If `sum_(r=0)^(2n) a_(r) (x-2)^(r) = sum_(r=0)^(2n) b_(r),(x-3)^(r)` and `a_(k) = 1` for all `k ge n`, then `b_(n)` is equal to

In the given equation, put `x - 3 = y`.
`:. underset(r=0)overset(2n)suma_(r)(1+y)^(r) = underset(r=0)overset(2n)sumb_(r)(y)^(r)`
`rArr a_(0) + a_(1)(1+y) + "….."+ a_(n+1)(1+y)^(n-1)+(1+y)^(n) + (1+y)^(n+1)+"…."+(1+y)^(2n)`
`= underset(r=0)overset(2n)sumb_(r)y^(r)` [Using `a_(k) = 1, AA k ge n`]

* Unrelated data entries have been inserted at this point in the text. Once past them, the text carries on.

### config.mk
export PLATFORM = sky130hd
export DESIGN_NAME = axi_ethernet_v3_01_a_sync_filter
export DESIGN_NICKNAME = d
export VERILOG_FILES = /design/src/rtl/axi_ethernet_v3_01_a_sync_pkg.sv /design/src/rtl/axi_ethernet_v3_01_a_sat_counter.sv /design/src/rtl/axi_ethernet_v3_01_a_sync_filter.sv
export SDC_FILE = /design/constraint.sdc
export NUM_CORES = 1
export LEC_CHECK = 0
export CAP_MARGIN = 10
export CORE_ASPECT_RATIO = 2
export CORE_UTILIZATION = 50
export CTS_CLUSTER_SIZE = 20
export DETAILED_ROUTE_END_ITERATION = 7
export PLACE_DENSITY = 0.78
export SKIP_CTS_REPAIR_TIMING = 1
export SLEW_MARGIN = 20
export SYNTH_ARGS = -nofsm -noshare
export SYNTH_HDL_FRONTEND = slang
export SYNTH_SLANG_ARGS = --single-unit
### constraint.sdc
create_clock -name clk_i -period 2.9 [get_ports clk_i]
set_input_delay 0.725 -clock clk_i [delete_from_list [all_inputs] [get_ports clk_i]]
set_output_delay 0.725 -clock clk_i [all_outputs]
set_load 0.03 [all_outputs]
### src/rtl/axi_ethernet_v3_01_a_sync_pkg.sv
// Shared definitions for the synchroniser-output glitch filter.
// Holds the qualify FSM encoding and the qualify counter width.
package axi_ethernet_v3_01_a_sync_pkg;

  localparam logic ST_STABLE  = 1'b0;
  localparam logic ST_QUALIFY = 1'b1;

  localparam int unsigned Q_CNT_W = 8;

  typedef enum logic {
    StStable  = ST_STABLE,
    StQualify = ST_QUALIFY
  } sync_state_e;

  // Count value at which the next differing sample accepts the change.
  function automatic logic [Q_CNT_W-1:0] q_cnt_last(input int unsigned filter_cycles);
    return Q_CNT_W'(filter_cycles - 1);
  endfunction

endpackage

### src/rtl/axi_ethernet_v3_01_a_sat_counter.sv
// Saturating event counter with synchronous clear.
// A clear that coincides with an event keeps that event (count becomes 1).
module axi_ethernet_v3_01_a_sat_counter #(
  parameter int unsigned CNT_WIDTH = 16
) (
  input  logic                 clk_i,
  input  logic                 resetn_i,
  input  logic                 inc_i,
  input  logic                 clr_i,
  output logic [CNT_WIDTH-1:0] count_o,
  output logic                 at_max_o,
  output logic                 ovf_evt_o
);

  logic [CNT_WIDTH-1:0] count_q, count_d;

  always_comb begin
    count_d = count_q;
    if (clr_i) begin
      count_d = inc_i ? CNT_WIDTH'(1) : '0;
    end else if (inc_i && !at_max_o) begin
      count_d = count_q + 1'b1;
    end
  end

  always_ff @(posedge clk_i or negedge resetn_i) begin
    if (!resetn_i) begin
      count_q <= '0;
    end else begin
      count_q <= count_d;
    end
  end

  assign count_o   = count_q;
  assign at_max_o  = &count_q;
  assign ovf_evt_o = inc_i & at_max_o;

endmodule

### src/rtl/axi_ethernet_v3_01_a_sync_filter.sv
// Glitch filter on an already-synchronised level: qualifies changes over FILTER_CYCLES
// samples, emits rise/fall strobes and keeps saturating event counts with a sticky overflow.
module axi_ethernet_v3_01_a_sync_filter
  import axi_ethernet_v3_01_a_sync_pkg::*;
#(
  parameter int unsigned FILTER_CYCLES = 4,
  parameter int unsigned CNT_WIDTH     = 16,
  parameter logic        INIT_LEVEL    = 1'b0
) (
  input  logic                 clk_i,
  input  logic                 resetn_i,
  input  logic                 data_sync_i,
  input  logic                 clear_counts_i,
  output logic                 filtered_o,
  output logic                 rise_pulse_o,
  output logic                 fall_pulse_o,
  output logic [CNT_WIDTH-1:0] rise_count_o,
  output logic [CNT_WIDTH-1:0] fall_count_o,
  output logic                 overflow_o
);

  sync_state_e        state_q, state_d;
  logic [Q_CNT_W-1:0] q_cnt_q, q_cnt_d;
  logic               filtered_q, filtered_d;
  logic               rise_q, rise_d;
  logic               fall_q, fall_d;
  logic               overflow_q, overflow_d;
  logic               differ;
  logic               rise_at_max, fall_at_max;
  logic               rise_ovf_evt, fall_ovf_evt;

  assign differ = data_sync_i != filtered_q;

  always_comb begin
    state_d    = state_q;
    q_cnt_d    = q_cnt_q;
    filtered_d = filtered_q;
    rise_d     = 1'b0;
    fall_d     = 1'b0;
    unique case (state_q)
      StStable: begin
        if (differ) begin
          if (FILTER_CYCLES == 1) begin
            filtered_d = data_sync_i;
            rise_d     = data_sync_i;
            fall_d     = ~data_sync_i;
          end else begin
            state_d = StQualify;
            q_cnt_d = Q_CNT_W'(1);
          end
        end
      end
      StQualify: begin
        if (!differ) begin
          // Input fell back before qualifying: drop it silently.
          state_d = StStable;
          q_cnt_d = '0;
        end else if (q_cnt_q == q_cnt_last(FILTER_CYCLES)) begin
          filtered_d = data_sync_i;
          rise_d     = data_sync_i;
          fall_d     = ~data_sync_i;
          state_d    = StStable;
          q_cnt_d    = '0;
        end else begin
          q_cnt_d = q_cnt_q + 1'b1;
        end
      end
      default: begin
        state_d = StStable;
        q_cnt_d = '0;
      end
    endcase
  end

  // Overflow clears on request even if an event hits a full counter on the same edge.
  assign overflow_d = clear_counts_i ? 1'b0 : (overflow_q | rise_ovf_evt | fall_ovf_evt);

  always_ff @(posedge clk_i or negedge resetn_i) begin
    if (!resetn_i) begin
      state_q    <= StStable;
      q_cnt_q    <= '0;
      filtered_q <= INIT_LEVEL;
      rise_q     <= 1'b0;
      fall_q     <= 1'b0;
      overflow_q <= 1'b0;
    end else begin
      state_q    <= state_d;
      q_cnt_q    <= q_cnt_d;
      filtered_q <= filtered_d;
      rise_q     <= rise_d;
      fall_q     <= fall_d;
      overflow_q <= overflow_d;
    end
  end

  // Counters see the registered strobes, so they advance the cycle after each strobe.
  axi_ethernet_v3_01_a_sat_counter #(
    .CNT_WIDTH (CNT_WIDTH)
  ) u_rise_cnt (
    .clk_i     (clk_i),
    .resetn_i  (resetn_i),
    .inc_i     (rise_q),
    .clr_i     (clear_counts_i),
    .count_o   (rise_count_o),
    .at_max_o  (rise_at_max),
    .ovf_evt_o (rise_ovf_evt)
  );

  axi_ethernet_v3_01_a_sat_counter #(
    .CNT_WIDTH (CNT_WIDTH)
  ) u_fall_cnt (
    .clk_i     (clk_i),
    .resetn_i  (resetn_i),
    .inc_i     (fall_q),
    .clr_i     (clear_counts_i),
    .count_o   (fall_count_o),
    .at_max_o  (fall_at_max),
    .ovf_evt_o (fall_ovf_evt)
  );

  assign filtered_o   = filtered_q;
  assign rise_pulse_o = rise_q;
  assign fall_pulse_o = fall_q;
  assign overflow_o   = overflow_q;

  logic unused_at_max;
  assign unused_at_max = rise_at_max ^ fall_at_max;

endmodule

Word-level counts from Yosys, hierarchy flattened
Cells that the tools add are included.

Register bits: 45. Input bits: 4. Output and inout bits: 36. Word-level logic and storage cells: 50.

Add/subtract/negate cells: 3. Equal/unequal tests: 3. Mux-type cells: 21. Bitwise logic cells: 6. Reduce and logical (&&, ||, !) cells: 9.

Operators with widths (count): $mux 16 (4); $add 16x1->16 const B (2); $reduce_and 16->1 (2); $mux 8 (3); $pmux 8 s2 (1); $mux 1 (12); $add 8x1->8 const B (1); $eq 8x2->1 const B (1); $reduce_bool 2->1 (2); $reduce_and 3->1 (1); $and 1x1->1 (2); $logic_and 1x1->1 (2); $logic_not 1->1 (2); $ne 2x2->1 const B (1); $not 1->1 (2); $or 1x1->1 (2); $pmux 1 s2 (1); $ne 1x1->1 (1).

Longest topological paths before layout
Depth after elaboration: 5. Gate-level depth with buffers: 6. Depth with buffers taken out: 5.

Cells and area by module
A second synthesis with hierarchy kept.

Cells, all modules: 270. Area total of the unflattened synthesis: 2613.8 µm².

By module, submodules not included: axi_ethernet_v3_01_a_sat_counter (times used 2, cells an instance 102, area each 960.9 µm², sequential area each 400.4 µm²); axi_ethernet_v3_01_a_sync_filter (times used 1, cells an instance 66, area each 691.9 µm², sequential area each 325.3 µm²).

Worst setup path after synthesis
OpenSTA, ideal clock, no wires.

Path kind: reg2reg. From: register u_rise_cnt.count_q[0], in the netlist u_rise_cnt.count_o[0]. To: register u_rise_cnt.count_q[15], in the netlist u_rise_cnt.count_o[15]. Setup time: 0.077 ns. Arrival time: 1.827 ns. Required time: 2.823 ns. Path slack: 0.996 ns. Stages on the path, launching flop included: 6. Path buffers: 0. Period minus slack after synthesis: 1.904 ns. Cells stage by stage: dfrtp_1 ha_1 and3_2 a211o_1 or4_1 a21oi_1.

Word-level cells in the longest chain between the ends: 4. Elaborated cells on any way between the ends: 7. Classes of those cells: add/sub: 1; mux: 2; reduce/logical: 4.

Ends and longest elaborated chain: from (decl) (line axi_ethernet_v3_01_a_sat_counter.sv:15) `logic [CNT_WIDTH-1:0] count_q, count_d;`; from (signal assigned) (line axi_ethernet_v3_01_a_sat_counter.sv:30) `count_q <= count_d;`; branches (longest 4 deep; another with $add 16x1->16).

Several ways; the timed one is not identified. The select of a mux whose other input is x is not followed. A chain may end at the register's enable or synchronous reset.

Worst setup path in the final report
From: register fall_q, in the netlist fall_pulse_o. To: output fall_pulse_o.

RTL lines: from (decl) (line axi_ethernet_v3_01_a_sync_filter.sv:26) `logic fall_q, fall_d;`; from (signal assigned) (line axi_ethernet_v3_01_a_sync_filter.sv:91) `fall_q <= fall_d;`; to (decl) (line axi_ethernet_v3_01_a_sync_filter.sv:16) `output logic fall_pulse_o,`.

No word-level cell between the ends.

Equating the coeficients of `y^(n)` on both sides, we get
`.^(n)C_(n) + .^(n+1)C_(n) + .^(n+2)C_(n) + "......" + .^(2n)C_(n) = b_(n)`
`rArr (.^(n+1)C_(n+1)+.^(n+1)C_(n)) + .^(n+2)C_(n) + "...." + .^(2n)C_(n) = b_(n)`
[Using `.^(n)C_(n) = .^(n+1)C_(n+1) = 1`]
`rArr b_(n) = .^(n+2)C_(n+1) + .^(n+2)C_(n) + "...." + .^(2n)C_(n)`
Combing the term in similar way, we get
`rArr b_(n) =.^(2n)C_(n+1) + .^(2n)C_(n) = .^(2n+1)C_(n+1)`.